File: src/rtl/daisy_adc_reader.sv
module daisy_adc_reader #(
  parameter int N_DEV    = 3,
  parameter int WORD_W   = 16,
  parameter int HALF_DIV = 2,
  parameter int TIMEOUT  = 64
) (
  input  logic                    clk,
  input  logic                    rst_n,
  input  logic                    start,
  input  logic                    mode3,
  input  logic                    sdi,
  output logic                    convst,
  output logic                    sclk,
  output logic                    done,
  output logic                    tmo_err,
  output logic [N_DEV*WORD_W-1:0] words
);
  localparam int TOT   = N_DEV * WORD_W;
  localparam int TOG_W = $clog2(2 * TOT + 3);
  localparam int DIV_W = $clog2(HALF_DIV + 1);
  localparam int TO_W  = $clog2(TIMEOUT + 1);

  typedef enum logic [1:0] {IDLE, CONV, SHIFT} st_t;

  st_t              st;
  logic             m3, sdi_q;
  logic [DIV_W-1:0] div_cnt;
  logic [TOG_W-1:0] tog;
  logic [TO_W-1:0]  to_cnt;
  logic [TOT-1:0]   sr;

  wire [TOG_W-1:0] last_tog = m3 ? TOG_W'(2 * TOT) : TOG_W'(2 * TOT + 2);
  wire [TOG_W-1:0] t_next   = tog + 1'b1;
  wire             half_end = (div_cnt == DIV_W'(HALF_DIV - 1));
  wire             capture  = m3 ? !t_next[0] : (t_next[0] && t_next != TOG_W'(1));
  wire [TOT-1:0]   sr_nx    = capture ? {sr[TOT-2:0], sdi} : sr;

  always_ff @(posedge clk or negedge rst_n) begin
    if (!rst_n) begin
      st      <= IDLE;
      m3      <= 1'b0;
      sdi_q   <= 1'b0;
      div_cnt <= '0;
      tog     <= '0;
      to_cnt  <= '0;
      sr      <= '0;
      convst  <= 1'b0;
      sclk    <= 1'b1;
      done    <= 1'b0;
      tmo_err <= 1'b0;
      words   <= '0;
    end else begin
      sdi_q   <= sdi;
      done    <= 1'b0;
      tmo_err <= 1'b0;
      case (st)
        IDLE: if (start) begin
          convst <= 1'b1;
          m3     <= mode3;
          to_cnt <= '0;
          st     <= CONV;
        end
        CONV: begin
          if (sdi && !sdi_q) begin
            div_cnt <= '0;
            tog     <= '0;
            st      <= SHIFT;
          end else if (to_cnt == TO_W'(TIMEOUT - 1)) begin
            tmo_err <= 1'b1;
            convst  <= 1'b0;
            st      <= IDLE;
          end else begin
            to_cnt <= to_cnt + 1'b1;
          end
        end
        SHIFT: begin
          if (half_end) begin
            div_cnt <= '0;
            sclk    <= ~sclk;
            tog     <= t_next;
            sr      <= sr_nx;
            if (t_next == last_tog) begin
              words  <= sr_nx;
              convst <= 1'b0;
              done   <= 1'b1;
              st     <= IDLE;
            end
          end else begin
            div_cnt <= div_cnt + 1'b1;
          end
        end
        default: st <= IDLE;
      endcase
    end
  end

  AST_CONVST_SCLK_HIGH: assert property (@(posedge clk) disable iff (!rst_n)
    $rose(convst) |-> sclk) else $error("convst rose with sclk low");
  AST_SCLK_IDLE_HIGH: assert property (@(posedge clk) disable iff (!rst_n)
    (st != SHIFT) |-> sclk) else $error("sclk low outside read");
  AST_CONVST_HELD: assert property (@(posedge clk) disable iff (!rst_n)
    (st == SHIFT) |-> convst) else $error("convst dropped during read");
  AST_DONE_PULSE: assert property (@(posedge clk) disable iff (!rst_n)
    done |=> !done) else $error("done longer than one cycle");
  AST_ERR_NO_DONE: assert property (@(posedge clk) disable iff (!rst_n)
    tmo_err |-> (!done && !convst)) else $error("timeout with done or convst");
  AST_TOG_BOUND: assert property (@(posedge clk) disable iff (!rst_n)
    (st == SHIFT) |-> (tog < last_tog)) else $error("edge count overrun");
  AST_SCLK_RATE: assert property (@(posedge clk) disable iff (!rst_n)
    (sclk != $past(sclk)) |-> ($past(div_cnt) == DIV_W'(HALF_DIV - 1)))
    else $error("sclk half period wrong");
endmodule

+ + + + + + +

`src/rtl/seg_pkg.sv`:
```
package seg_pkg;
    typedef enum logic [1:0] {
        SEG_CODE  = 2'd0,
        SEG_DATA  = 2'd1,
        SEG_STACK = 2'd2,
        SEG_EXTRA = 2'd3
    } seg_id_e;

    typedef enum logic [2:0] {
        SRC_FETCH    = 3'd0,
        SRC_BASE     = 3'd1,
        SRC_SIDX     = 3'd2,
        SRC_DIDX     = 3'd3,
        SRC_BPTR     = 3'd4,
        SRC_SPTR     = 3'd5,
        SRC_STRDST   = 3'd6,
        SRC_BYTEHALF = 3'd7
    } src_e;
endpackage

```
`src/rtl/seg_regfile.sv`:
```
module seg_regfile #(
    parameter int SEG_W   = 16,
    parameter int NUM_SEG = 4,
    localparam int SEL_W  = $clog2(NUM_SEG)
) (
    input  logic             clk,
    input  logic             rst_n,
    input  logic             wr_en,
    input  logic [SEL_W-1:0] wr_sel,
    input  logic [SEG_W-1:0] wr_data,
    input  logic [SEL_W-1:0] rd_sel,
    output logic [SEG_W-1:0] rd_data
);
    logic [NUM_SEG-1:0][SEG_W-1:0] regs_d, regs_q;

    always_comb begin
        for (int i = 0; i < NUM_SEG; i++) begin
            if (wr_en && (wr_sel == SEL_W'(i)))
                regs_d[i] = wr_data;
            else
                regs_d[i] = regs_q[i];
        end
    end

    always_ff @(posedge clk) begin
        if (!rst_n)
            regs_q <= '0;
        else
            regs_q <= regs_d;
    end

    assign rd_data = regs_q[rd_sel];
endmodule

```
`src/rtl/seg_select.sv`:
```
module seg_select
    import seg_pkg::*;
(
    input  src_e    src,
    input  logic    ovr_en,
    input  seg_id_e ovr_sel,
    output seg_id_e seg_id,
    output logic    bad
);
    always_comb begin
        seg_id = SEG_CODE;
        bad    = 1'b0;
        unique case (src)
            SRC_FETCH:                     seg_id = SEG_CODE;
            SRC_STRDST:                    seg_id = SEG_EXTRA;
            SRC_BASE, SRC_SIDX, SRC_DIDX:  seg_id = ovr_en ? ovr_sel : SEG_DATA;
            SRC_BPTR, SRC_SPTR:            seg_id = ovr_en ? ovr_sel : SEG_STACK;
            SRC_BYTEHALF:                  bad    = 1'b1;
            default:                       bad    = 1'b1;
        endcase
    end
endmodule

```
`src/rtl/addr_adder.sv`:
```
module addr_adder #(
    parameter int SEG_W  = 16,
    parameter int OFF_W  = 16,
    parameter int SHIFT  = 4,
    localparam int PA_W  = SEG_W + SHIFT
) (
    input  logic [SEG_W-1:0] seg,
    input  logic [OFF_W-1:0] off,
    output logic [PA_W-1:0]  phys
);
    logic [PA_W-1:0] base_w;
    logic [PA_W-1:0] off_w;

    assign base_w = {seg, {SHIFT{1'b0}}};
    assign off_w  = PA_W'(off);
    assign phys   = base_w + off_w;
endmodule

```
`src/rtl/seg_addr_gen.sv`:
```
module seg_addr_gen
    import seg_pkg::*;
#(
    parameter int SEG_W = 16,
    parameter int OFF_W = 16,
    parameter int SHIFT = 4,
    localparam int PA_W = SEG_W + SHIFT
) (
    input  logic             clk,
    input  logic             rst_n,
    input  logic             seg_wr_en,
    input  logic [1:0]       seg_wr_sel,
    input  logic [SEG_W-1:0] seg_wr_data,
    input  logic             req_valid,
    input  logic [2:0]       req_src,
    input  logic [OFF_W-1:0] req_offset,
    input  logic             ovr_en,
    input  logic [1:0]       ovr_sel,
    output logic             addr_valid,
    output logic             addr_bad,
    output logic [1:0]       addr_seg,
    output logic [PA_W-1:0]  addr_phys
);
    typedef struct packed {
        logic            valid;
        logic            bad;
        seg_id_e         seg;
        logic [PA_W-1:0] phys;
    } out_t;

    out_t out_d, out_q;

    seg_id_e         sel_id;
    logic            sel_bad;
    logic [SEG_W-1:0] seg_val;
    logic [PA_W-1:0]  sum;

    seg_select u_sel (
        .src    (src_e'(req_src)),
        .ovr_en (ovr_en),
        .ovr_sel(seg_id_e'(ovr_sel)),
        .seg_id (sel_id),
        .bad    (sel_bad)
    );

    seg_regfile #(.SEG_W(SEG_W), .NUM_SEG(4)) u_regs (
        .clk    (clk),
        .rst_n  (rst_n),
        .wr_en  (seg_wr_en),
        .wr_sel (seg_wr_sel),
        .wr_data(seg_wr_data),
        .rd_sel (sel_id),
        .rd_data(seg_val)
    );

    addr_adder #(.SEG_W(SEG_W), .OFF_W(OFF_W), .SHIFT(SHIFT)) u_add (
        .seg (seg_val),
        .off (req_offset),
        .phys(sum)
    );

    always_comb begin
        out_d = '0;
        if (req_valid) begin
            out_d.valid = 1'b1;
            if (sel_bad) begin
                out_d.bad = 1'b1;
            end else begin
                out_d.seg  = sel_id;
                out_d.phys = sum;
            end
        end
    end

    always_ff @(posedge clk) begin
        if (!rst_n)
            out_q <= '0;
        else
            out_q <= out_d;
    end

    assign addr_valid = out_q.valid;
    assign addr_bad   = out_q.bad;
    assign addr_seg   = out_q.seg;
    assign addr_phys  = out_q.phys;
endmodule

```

+ + + + + + +

Directions: Each line above from the one with "always_ff @(posedge clk or" up to and including the one with "done |=> !done)" must be set down exactly, and no line outside that span may appear.

Response area:
  always_ff @(posedge clk or negedge rst_n) begin
    if (!rst_n) begin
      st      <= IDLE;
      m3      <= 1'b0;
      sdi_q   <= 1'b0;
      div_cnt <= '0;
      tog     <= '0;
      to_cnt  <= '0;
      sr      <= '0;
      convst  <= 1'b0;
      sclk    <= 1'b1;
      done    <= 1'b0;
      tmo_err <= 1'b0;
      words   <= '0;
    end else begin
      sdi_q   <= sdi;
      done    <= 1'b0;
      tmo_err <= 1'b0;
      case (st)
        IDLE: if (start) begin
          convst <= 1'b1;
          m3     <= mode3;
          to_cnt <= '0;
          st     <= CONV;
        end
        CONV: begin
          if (sdi && !sdi_q) begin
            div_cnt <= '0;
            tog     <= '0;
            st      <= SHIFT;
          end else if (to_cnt == TO_W'(TIMEOUT - 1)) begin
            tmo_err <= 1'b1;
            convst  <= 1'b0;
            st      <= IDLE;
          end else begin
            to_cnt <= to_cnt + 1'b1;
          end
        end
        SHIFT: begin
          if (half_end) begin
            div_cnt <= '0;
            sclk    <= ~sclk;
            tog     <= t_next;
            sr      <= sr_nx;
            if (t_next == last_tog) begin
              words  <= sr_nx;
              convst <= 1'b0;
              done   <= 1'b1;
              st     <= IDLE;
            end
          end else begin
            div_cnt <= div_cnt + 1'b1;
          end
        end
        default: st <= IDLE;
      endcase
    end
  end

  AST_CONVST_SCLK_HIGH: assert property (@(posedge clk) disable iff (!rst_n)
    $rose(convst) |-> sclk) else $error("convst rose with sclk low");
  AST_SCLK_IDLE_HIGH: assert property (@(posedge clk) disable iff (!rst_n)
    (st != SHIFT) |-> sclk) else $error("sclk low outside read");
  AST_CONVST_HELD: assert property (@(posedge clk) disable iff (!rst_n)
    (st == SHIFT) |-> convst) else $error("convst dropped during read");
  AST_DONE_PULSE: assert property (@(posedge clk) disable iff (!rst_n)
    done |=> !done) else $error("done longer than one cycle");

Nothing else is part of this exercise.